At Times a Lifesaver
Despite its 18th-century origins, the technique is only now beginning to reveal its power with the advent of 21st-century computing speed.
Some historians say Bayes developed his technique to counter the philosopher David Hume’s contention that most so-called miracles were likely to be fakes or illusions. Bayes didn’t make much headway in that debate — at least not directly.
But even Hume might have been impressed last year, when the Coast Guard used Bayesian statistics to search for Mr. Aldridge, its computers continually updating and narrowing down his most probable locations.
The Coast Guard has been using Bayesian analysis since the 1970s. The approach lends itself well to problems like searches, which involve a single incident and many different kinds of relevant data, said Lawrence Stone, a statistician for Metron, a scientific consulting firm in Reston, Va., that works with the Coast Guard.

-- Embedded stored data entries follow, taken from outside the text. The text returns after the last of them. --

[src/sv/etc1_pkg.sv]
package etc1_pkg;

  localparam int PixPerBlock = 16;
  localparam logic [3:0] LastPix = 4'(PixPerBlock - 1);

  typedef struct packed {
    logic [7:0] red;
    logic [7:0] green;
    logic [7:0] blue;
  } rgb_t;

  // decoded block held while its sixteen pixels go out
  typedef struct packed {
    rgb_t        base1;
    rgb_t        base2;
    logic [2:0]  cwd1;
    logic [2:0]  cwd2;
    logic        flip;
    logic [31:0] index_word;
  } block_t;

  typedef struct packed {
    logic [1:0] pix_x;
    logic [1:0] pix_y;
    rgb_t       color;
    logic       last_pixel;
  } pix_t;

  // modifier magnitude: sel=0 gives the small one, sel=1 the large one
  function automatic logic [7:0] mod_mag(input logic [2:0] cwd, input logic sel);
    logic [7:0] a;
    logic [7:0] b;
    unique case (cwd)
      3'd0: begin a = 8'd2;  b = 8'd8;   end
      3'd1: begin a = 8'd5;  b = 8'd17;  end
      3'd2: begin a = 8'd9;  b = 8'd29;  end
      3'd3: begin a = 8'd13; b = 8'd42;  end
      3'd4: begin a = 8'd18; b = 8'd60;  end
      3'd5: begin a = 8'd24; b = 8'd80;  end
      3'd6: begin a = 8'd33; b = 8'd106; end
      default: begin a = 8'd47; b = 8'd183; end
    endcase
    return sel ? b : a;
  endfunction

  function automatic logic [7:0] add_clamp(input logic [7:0] base, input logic [7:0] mag,
                                           input logic neg);
    logic [9:0] sum;
    logic [7:0] res;
    sum = neg ? ({2'b00, base} - {2'b00, mag}) : ({2'b00, base} + {2'b00, mag});
    if (neg && sum[9]) begin
      res = 8'd0;
    end else if (!neg && sum[8]) begin
      res = 8'hff;
    end else begin
      res = sum[7:0];
    end
    return res;
  endfunction

endpackage

[src/sv/etc1_base_decode.sv]
module etc1_base_decode (
  input  logic [31:0]          color_word,
  input  logic [31:0]          index_word,
  output etc1_pkg::block_t     blk
);

  logic [7:0] chan [3];
  logic [7:0] b1 [3];
  logic [7:0] b2 [3];
  logic [4:0] v5 [3];
  logic [4:0] s5 [3];
  logic       diff;

  assign diff = color_word[1];

  always_comb begin
    for (int c = 0; c < 3; c++) begin
      chan[c] = color_word[31 - 8*c -: 8];
      v5[c]   = chan[c][7:3];
      // 3-bit signed delta, sum wraps mod 32
      s5[c]   = v5[c] + {{2{chan[c][2]}}, chan[c][2:0]};
      if (diff) begin
        b1[c] = {v5[c], v5[c][4:2]};
        b2[c] = {s5[c], s5[c][4:2]};
      end else begin
        b1[c] = {chan[c][7:4], chan[c][7:4]};
        b2[c] = {chan[c][3:0], chan[c][3:0]};
      end
    end
  end

  assign blk.base1      = '{red: b1[0], green: b1[1], blue: b1[2]};
  assign blk.base2      = '{red: b2[0], green: b2[1], blue: b2[2]};
  assign blk.cwd1       = color_word[7:5];
  assign blk.cwd2       = color_word[4:2];
  assign blk.flip       = color_word[0];
  assign blk.index_word = index_word;

endmodule

[src/sv/etc1_pixel.sv]
module etc1_pixel (
  input  etc1_pkg::block_t blk,
  input  logic [3:0]       cnt,
  output etc1_pkg::pix_t   pix
);

  logic [1:0]     px;
  logic [1:0]     py;
  logic [3:0]     pos;
  logic           sb;
  logic [1:0]     idx;
  logic [7:0]     mag;
  etc1_pkg::rgb_t base;

  assign py  = cnt[3:2];
  assign px  = cnt[1:0];
  // index bits are stored column-major
  assign pos = {px, py};
  assign sb  = blk.flip ? py[1] : px[1];
  // high index bit sits 16 above the low one
  assign idx = {blk.index_word[{1'b1, pos}], blk.index_word[{1'b0, pos}]};

  assign base = sb ? blk.base2 : blk.base1;
  assign mag  = etc1_pkg::mod_mag(sb ? blk.cwd2 : blk.cwd1, idx[0]);

  assign pix.pix_x       = px;
  assign pix.pix_y       = py;
  assign pix.color.red   = etc1_pkg::add_clamp(base.red, mag, idx[1]);
  assign pix.color.green = etc1_pkg::add_clamp(base.green, mag, idx[1]);
  assign pix.color.blue  = etc1_pkg::add_clamp(base.blue, mag, idx[1]);
  assign pix.last_pixel  = (cnt == etc1_pkg::LastPix);

endmodule

[src/sv/etc1_block_decoder.sv]
// channel | dir | tdata (low bit up)                               | tlast
// s_axis  | in  | color_word[31:0], index_word[63:32]              | -
// m_axis  | out | pix_x[1:0], pix_y[3:2], red[11:4], green[19:12], | last_pixel
//         |     | blue[27:20], zero[31:28]                         |
// One block request yields 16 pixel requests, one per cycle while the output is not
// stalled, drained from the block register through the single output register.
// Pixel 0 passes through the block register and then the pixel register to m_axis.
// The next block is taken in the cycle its predecessor's last pixel moves into the pixel register.
// Output stalls hold the pixel register; the block register waits behind it.
// rst is synchronous, active high, and empties both registers.
module etc1_block_decoder (
  input  logic        clk,
  input  logic        rst,
  input  logic        s_axis_tvalid,
  output logic        s_axis_tready,
  input  logic [63:0] s_axis_tdata,   // color_word, index_word
  output logic        m_axis_tvalid,
  input  logic        m_axis_tready,
  output logic [31:0] m_axis_tdata,   // pix_x, pix_y, red, green, blue, pad
  output logic        m_axis_tlast
);

  etc1_pkg::block_t blk_dec;
  etc1_pkg::block_t blk;
  etc1_pkg::pix_t   pix_next;
  etc1_pkg::pix_t   pix;
  logic             blk_v;
  logic             out_v;
  logic [3:0]       cnt;
  logic             adv;
  logic             blk_done;
  logic             s_acc;

  etc1_base_decode u_dec (
    .color_word (s_axis_tdata[31:0]),
    .index_word (s_axis_tdata[63:32]),
    .blk        (blk_dec)
  );

  etc1_pixel u_pix (
    .blk (blk),
    .cnt (cnt),
    .pix (pix_next)
  );

  assign adv           = blk_v && (!out_v || m_axis_tready);
  assign blk_done      = adv && (cnt == etc1_pkg::LastPix);
  assign s_axis_tready = !blk_v || blk_done;
  assign s_acc         = s_axis_tvalid && s_axis_tready;

  always_ff @(posedge clk) begin
    if (rst) begin
      blk_v <= 1'b0;
      out_v <= 1'b0;
      cnt   <= '0;
    end else begin
      if (s_acc) begin
        blk_v <= 1'b1;
      end else if (blk_done) begin
        blk_v <= 1'b0;
      end
      if (adv) begin
        cnt   <= cnt + 4'd1;
        out_v <= 1'b1;
      end else if (m_axis_tready) begin
        out_v <= 1'b0;
      end
    end
  end

  always_ff @(posedge clk) begin
    if (s_acc) begin
      blk <= blk_dec;
    end
    if (adv) begin
      pix <= pix_next;
    end
  end

  assign m_axis_tvalid = out_v;
  assign m_axis_tlast  = pix.last_pixel;
  assign m_axis_tdata  = {4'h0, pix.color.blue, pix.color.green, pix.color.red,
                          pix.pix_y, pix.pix_x};

`ifndef NO_ASSERTIONS
  a_no_overwrite: assert property (@(posedge clk) disable iff (rst)
    (s_acc && blk_v) |-> blk_done)
    else $error("block register overwritten before its last pixel");

  a_cnt_idle: assert property (@(posedge clk) disable iff (rst)
    !blk_v |-> (cnt == 4'd0))
    else $error("pixel counter not at zero while no block is held");

  a_accept_start: assert property (@(posedge clk) disable iff (rst)
    s_acc |=> (blk_v && cnt == 4'd0))
    else $error("accepted block does not start at pixel zero");

  a_last_pos: assert property (@(posedge clk) disable iff (rst)
    (out_v && pix.last_pixel) |-> (pix.pix_x == 2'd3 && pix.pix_y == 2'd3))
    else $error("last pixel flag away from the corner pixel");
`endif

endmodule

[config.mk]
export PLATFORM = sky130hd
export DESIGN_NAME = etc1_block_decoder
export DESIGN_NICKNAME = d
export VERILOG_FILES = /design/src/sv/etc1_pkg.sv /design/src/sv/etc1_base_decode.sv /design/src/sv/etc1_pixel.sv /design/src/sv/etc1_block_decoder.sv
export SDC_FILE = /design/constraint.sdc
export NUM_CORES = 1
export LEC_CHECK = 0
export ABC_CLOCK_PERIOD_IN_PS = 8300
export BUFFER_PORTS_ARGS = -buffer_cell sky130_fd_sc_hd__buf_2
export CORE_ASPECT_RATIO = 0.9
export CORE_MARGIN = 2
export CORE_UTILIZATION = 35
export DETAILED_ROUTE_END_ITERATION = 7
export PLACE_DENSITY = 0.54
export SYNTH_ARGS = -nofsm -noshare
export SYNTH_HDL_FRONTEND = slang
export SYNTH_SLANG_ARGS = --single-unit
[constraint.sdc]
create_clock -name clk -period 8.3 [get_ports clk]
set_input_delay 1.245 -clock clk [delete_from_list [all_inputs] [get_ports clk]]
set_output_delay 1.245 -clock clk [all_outputs]
set_load 0.005 [all_outputs]
==> impl_metrics.xml, run 1 <==
<?xml version="1.0" encoding="UTF-8"?>
<metrics>
  <group name="floorplan">
    <metric name="core_area" unit="um^2">21600</metric>
    <metric name="die_footprint" unit="um^2">23100</metric>
    <metric name="row_count" unit="">51</metric>
    <metric name="die_width" unit="um">160</metric>
    <metric name="fp.dieH" unit="um">144</metric>
    <metric name="initial_core_util" unit="%">35.5</metric>
    <metric name="top_level_ports" unit="">103</metric>
  </group>
  <group name="route">
    <metric name="routed_wirelength" unit="mm">17.7</metric>
    <metric name="wl_per_cell" unit="um">16.9</metric>
    <metric name="drtAntennaViolNets" unit="">0</metric>
    <metric name="detail_route.drc_violations" unit="">0</metric>
    <metric name="total_vias_in_the_final_route" unit="">5309</metric>
    <metric name="drt_first_iter_violations" unit="">428</metric>
    <metric name="detailedRoute.firstPassIterationCount" unit="">5</metric>
    <metric name="vias_per_cell" unit="">5.05</metric>
  </group>
  <group name="logic_synthesis">
    <metric name="synth.ff_latch_count" unit="">122</metric>
    <metric name="ys.warnings.count" unit="">0</metric>
    <metric name="yosys.cell_types.count" unit="">63</metric>
    <metric name="number_of_synthesized_flops_with_an_enable_pin" unit="">116</metric>
    <metric name="dominantRegCellSynth" unit="">sky130_fd_sc_hd__edfxtp_1</metric>
    <metric name="synthesis.instances" unit="">655</metric>
    <metric name="netlist_area_before_placement" unit="um^2">7660</metric>
    <metric name="post_synth.cell_area_avg" unit="um^2">11.7</metric>
    <metric name="synthArstFlopShare" unit="%">0</metric>
    <metric name="ys_seq_area_share" unit="%">47.1</metric>
  </group>
  <group name="clock_network">
    <metric name="max-clock-path-buffers" unit="">2</metric>
    <metric name="hold_buffers" unit="">0</metric>
    <metric name="root_buffer" unit="">sky130_fd_sc_hd__clkbuf_16</metric>
    <metric name="clkTransAtPathRegs" unit="ns">0.06</metric>
    <metric name="clock_latency_reported_for_the_late_side_of_the_worst_skew_pair" unit="ns">0.42</metric>
    <metric name="post-cts-setup-buffer-count" unit="">0</metric>
    <metric name="cts_sinks" unit="">122</metric>
    <metric name="cts_tree" unit="">yes</metric>
    <metric name="clock_tree.htree_level_count" unit="">4</metric>
    <metric name="cts_repair_resize_count" unit="">0</metric>
    <metric name="numCtsBuffers" unit="">17</metric>
  </group>
  <group name="layout">
    <metric name="area_delta_synth_final" unit="%">16.7</metric>
    <metric name="most_used_cells_in_the_layout_excluding_fill_and_tap_cells" unit="">sky130_fd_sc_hd__edfxtp_1, sky130_fd_sc_hd__buf_2, sky130_fd_sc_hd__ha_1</metric>
    <metric name="drive_above_1_share" unit="%">24.6</metric>
    <metric name="multi_input_comb_area" unit="um^2">3690</metric>
    <metric name="final_net_count" unit="">886</metric>
    <metric name="fillCellCount" unit="">2086</metric>
    <metric name="layout.core_utilization" unit="%">41.4</metric>
    <metric name="seqCellArea" unit="um^2">3600</metric>
    <metric name="antennaDiodeCount" unit="">0</metric>
    <metric name="layout.cells.most_common" unit="">sky130_fd_sc_hd__edfxtp_1</metric>
  </group>
  <group name="grt">
    <metric name="grt_first_pass_wirelength" unit="mm">27.5</metric>
    <metric name="antenna_found_initial" unit="">0</metric>
    <metric name="overflow" unit="">0</metric>
    <metric name="first_global_vias" unit="">4992</metric>
    <metric name="groute.usage.overall" unit="%">15.5</metric>
    <metric name="grt_start_max_net_pins" unit="">88</metric>
  </group>
  <group name="status">
    <metric name="outcome" unit="">finished clean</metric>
  </group>
  <group name="hold_path">
    <metric name="hold_path_class" unit="">reg2reg</metric>
    <metric name="hold_path.startpoint" unit="">blk_v$_SDFFE_PP0P_</metric>
  </group>
  <group name="pwr">
    <metric name="clock_power_share" unit="%">36.5</metric>
    <metric name="power_leakage" unit="nW">3.69</metric>
    <metric name="netSwitchingFraction" unit="%">30.9</metric>
    <metric name="pwr_dens" unit="nW/um^2">222</metric>
    <metric name="p_int" unit="mW">1.37</metric>
    <metric name="combPwrFrac" unit="%">25.2</metric>
    <metric name="power.ir.vdd_worst" unit="uV">98.3</metric>
    <metric name="switchingPower" unit="uW">613</metric>
    <metric name="seqPwrFrac" unit="%">38.3</metric>
  </group>
  <group name="worst_setup_path">
    <metric name="setup.reg_to_reg.worst_slack" unit="ns">2.54</metric>
    <metric name="setup.worst_path.start" unit="">cnt[3]$_SDFFE_PP0P_</metric>
    <metric name="slowest_stage" unit="">sky130_fd_sc_hd__mux2i_4</metric>
    <metric name="critical_path.cell_chain" unit="">mux2i_4 -&gt; mux2i_1 -&gt; xnor2_1 -&gt; o21ai_0 -&gt; ha_1 -&gt; inv_1 -&gt; fa_1 -&gt; nor2b_1 -&gt; o21ai_0 -&gt; nand3b_1 -&gt; a21o_1 -&gt; a211oi_1 -&gt; a2111oi_0</metric>
    <metric name="critPathMaxStageDelay" unit="ns">0.90</metric>
    <metric name="r2r_start" unit="">cnt[3]$_SDFFE_PP0P_</metric>
    <metric name="cp_num_buf_inv" unit="">1</metric>
    <metric name="timing.critical_path.depth" unit="">13</metric>
    <metric name="worstReg2RegEnd" unit="">m_axis_tdata[22]$_SDFFCE_PP0P_</metric>
    <metric name="crit_required" unit="ns">8.42</metric>
    <metric name="worstPathArrival" unit="ns">5.88</metric>
    <metric name="rr_worst_depth" unit="">13</metric>
    <metric name="start_kind" unit="">register</metric>
    <metric name="critical_path_class" unit="">reg2reg</metric>
    <metric name="worstSetupEndpointType" unit="">register</metric>
    <metric name="cpMostUsedCell" unit="">sky130_fd_sc_hd__o21ai_0</metric>
    <metric name="critPathCapture" unit="">m_axis_tdata[22]$_SDFFCE_PP0P_</metric>
    <metric name="critical_path.top_delay_family" unit="">compound AO/OA/AOI/OAI gates</metric>
    <metric name="timing.critical_path.fanout_max" unit="">29</metric>
  </group>
  <group name="placement">
    <metric name="globalplace.congestion" unit="">0.884</metric>
    <metric name="detailedPlacementHpwl" unit="mm">13.2</metric>
    <metric name="place.port_buffers" unit="">98</metric>
  </group>
  <group name="timing">
    <metric name="rsz0062_at_grt" unit="">no</metric>
    <metric name="clock.fmax" unit="MHz">174</metric>
    <metric name="tightestPinTransition" unit="ns">1.10</metric>
    <metric name="slew_violations" unit="">0</metric>
    <metric name="timing.final.crit_period" unit="ns">5.76</metric>
    <metric name="clock_skew" unit="ns">0.00856</metric>
    <metric name="final-setup-viol-count" unit="">0</metric>
    <metric name="slew_headroom" unit="%">25.2</metric>
    <metric name="fin_setup_tns" unit="ns">0</metric>
    <metric name="min_period_over_period" unit="%">69.4</metric>
    <metric name="report.final.hold_viol_count" unit="">0</metric>
  </group>
  <group name="job">
    <metric name="drv.max_cap_violation_count" unit="">0</metric>
  </group>
</metrics>
-- per-stage QoR --
| stage | instance area (um^2) | total power, mW | setup WS [ns] | hold WS [ns] | instances |
|---|---|---|---|---|---|
| floorplan | 7670 | 1.12 | 4.00 | 0.435 | 658 |
| finish | 8930 | 1.99 | 2.54 | 0.481 | 1051 |
| detailed placement | 8360 | 1.26 | 2.61 | 0.466 | 1019 |
| global placement | 8360 | 1.26 | 2.90 | 0.459 | 1019 |
| global route | 8930 | 2.09 | 2.01 | 0.546 | 1051 |
| CTS | 8930 | 2.00 | 2.62 | 0.484 | 1051 |
-- how the worst min path moves through the flow --
stage	cells past startpoint	end	slack, ns
after floorplan	0	m_axis_tdata[1]$_DFFE_PP_	0.43
after global placement	2	m_axis_tvalid$_SDFFE_PP0P_	0.46
after detailed placement	2	m_axis_tvalid$_SDFFE_PP0P_	0.47
after CTS	2	m_axis_tvalid$_SDFFE_PP0P_	0.48
after global routing	2	m_axis_tvalid$_SDFFE_PP0P_	0.55
final	2	m_axis_tvalid$_SDFFE_PP0P_	0.48
-- metal layers --
metal  vias to the layer above  track usage, %  part of all wire [%]
met5                         -               0                     0
li1                       2628               -                     -
met3                        15            3.50                   4.4
met1                      2511            23.7                    53
met4                         0            4.74                   1.1
met2                       155            21.5                    42
-- power groups by stage --
stage	Clock, mW	Combinational, mW	Sequential [mW]
2_1_floorplan	0	0.349	0.773
3_3_place_gp	0	0.485	0.772
3_5_place_dp	0	0.491	0.774
4_1_cts	0.740	0.495	0.761
5_1_grt	0.768	0.556	0.765
6_report	0.724	0.501	0.760
-- tightest hold or removal path, delay by kind of cell (launching register included) --
kind / cells / cell delay, ns
flip-flops: 1 / 0.33
AND/OR/NAND/NOR: 2 / 0.12
-- flip-flops by register name, indices dropped and copies added, names as in the netlist --
register and count:
m_axis_tdata 28, blk_v 1, blk 87, m_axis_tvalid 1, cnt 4, m_axis_tlast 1
-- synthesized netlist by cell type (3+ instances only) --
cell                        number  area, um^2
sky130_fd_sc_hd__nor2_1         42         158
sky130_fd_sc_hd__mux2_2         38         428
sky130_fd_sc_hd__buf_2           3        15.0
sky130_fd_sc_hd__edfxtp_1      116        3480
sky130_fd_sc_hd__nand2_1        45         169
sky130_fd_sc_hd__a221o_1         5        50.1
sky130_fd_sc_hd__a21o_1         17         128
sky130_fd_sc_hd__a211oi_1        8        60.1
sky130_fd_sc_hd__buf_6           4        45.0
sky130_fd_sc_hd__nand3_1         6        30.0
sky130_fd_sc_hd__nand2b_1        6        37.5
sky130_fd_sc_hd__or2_2           5        31.3
sky130_fd_sc_hd__xnor2_1        20         175
sky130_fd_sc_hd__a311o_1         3        30.0
sky130_fd_sc_hd__and2_1          4        25.0
sky130_fd_sc_hd__o31a_1          5        43.8
sky130_fd_sc_hd__o21ai_0        25         125
sky130_fd_sc_hd__nor3_1         10        50.1
sky130_fd_sc_hd__o31ai_1         4        30.0
sky130_fd_sc_hd__mux4_1          8         210
sky130_fd_sc_hd__mux2i_1         9        90.1
sky130_fd_sc_hd__clkbuf_1       16        60.1
sky130_fd_sc_hd__a2111oi_0       3        26.3
sky130_fd_sc_hd__ha_1           62         776
sky130_fd_sc_hd__nor2b_1         5        31.3
sky130_fd_sc_hd__and3_1          5        31.3
sky130_fd_sc_hd__o21bai_1        5        37.5
sky130_fd_sc_hd__xor2_1          3        26.3
sky130_fd_sc_hd__a21oi_1        46         230
sky130_fd_sc_hd__o311ai_0        3        26.3
sky130_fd_sc_hd__a311oi_1        3        26.3
sky130_fd_sc_hd__inv_1          51         191
sky130_fd_sc_hd__nor4_1          3        18.8
sky130_fd_sc_hd__o221ai_1        6        52.6
sky130_fd_sc_hd__nor3b_1         5        37.5
sky130_fd_sc_hd__o211ai_1        4        30.0
sky130_fd_sc_hd__dfxtp_1         6         120
sky130_fd_sc_hd__fa_1            9         180
sky130_fd_sc_hd__buf_4           5        37.5
sky130_fd_sc_hd__o21a_1          3        22.5
-- final cells by class --
class | instances | area share, %
Clock buffer | 17 | 4.76
Timing Repair Buffer | 101 | 5.74
Clock inverter | 15 | 1.68
Multi-Input combinational cell | 454 | 41.3
Inverter | 51 | 2.14
Tap cell | 291 | 4.08
Sequential cell | 122 | 40.3
-- cell families (layout without fill, tap and decap cells) --
kind of cell	count (synthesis)	in the layout	share of synthesized area, %
flops	122	122	47.1
xor+xnor	23	23	2.63
other cells	1	4	0.0490
buf+inv	82	184	5.21
compound gates	157	157	14.0
simple gates	143	143	8.74
mux	56	56	9.80
fa+ha+maj	71	71	12.5
(Power assumes the default switching activity.)
`config.mk`:
```
export PLATFORM = sky130hd
export DESIGN_NAME = cmf_raster_ctrl
export DESIGN_NICKNAME = d
export VERILOG_FILES = /design/src/hdl/cmf_pkg.sv /design/src/hdl/cmf_raster_ctrl.sv
export SDC_FILE = /design/constraint.sdc
export NUM_CORES = 1
export LEC_CHECK = 0
export ABC_CLOCK_PERIOD_IN_PS = 6200
export BUFFER_PORTS_ARGS = -buffer_cell sky130_fd_sc_hd__buf_2
export CORE_ASPECT_RATIO = 1.25
export CORE_MARGIN = 2
export CORE_UTILIZATION = 40
export DETAILED_ROUTE_END_ITERATION = 8
export SLEW_MARGIN = 20
export SYNTH_ARGS = -nofsm -noshare
export SYNTH_HDL_FRONTEND = slang
export SYNTH_SLANG_ARGS = --single-unit
export TNS_END_PERCENT = 100
```
`constraint.sdc`:
```
create_clock -name clk -period 6.2 [get_ports clk]
set_clock_uncertainty 0.2 [all_clocks]
set_input_delay 0.62 -clock clk [delete_from_list [all_inputs] [get_ports clk]]
set_output_delay 0.62 -clock clk [all_outputs]
set_load 0.01 [all_outputs]
```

At first, all the Coast Guard knew about the fisherman was that he fell off his boat sometime from 9 p.m. on July 24 to 6 the next morning. The sparse information went into a program called Sarops, for Search and Rescue Optimal Planning System. Over the next few hours, searchers added new information — on prevailing currents, places the search helicopters had already flown and some additional clues found by the boat’s captain.
The system could not deduce exactly where Mr. Aldridge was drifting, but with more information, it continued to narrow down the most promising places to search.
Just before turning back to refuel, a searcher in a helicopter spotted a man clinging to two buoys he had tied together. He had been in the water for 12 hours; he was hypothermic and sunburned but alive.
Even in the jaded 21st century, it was considered something of a miracle.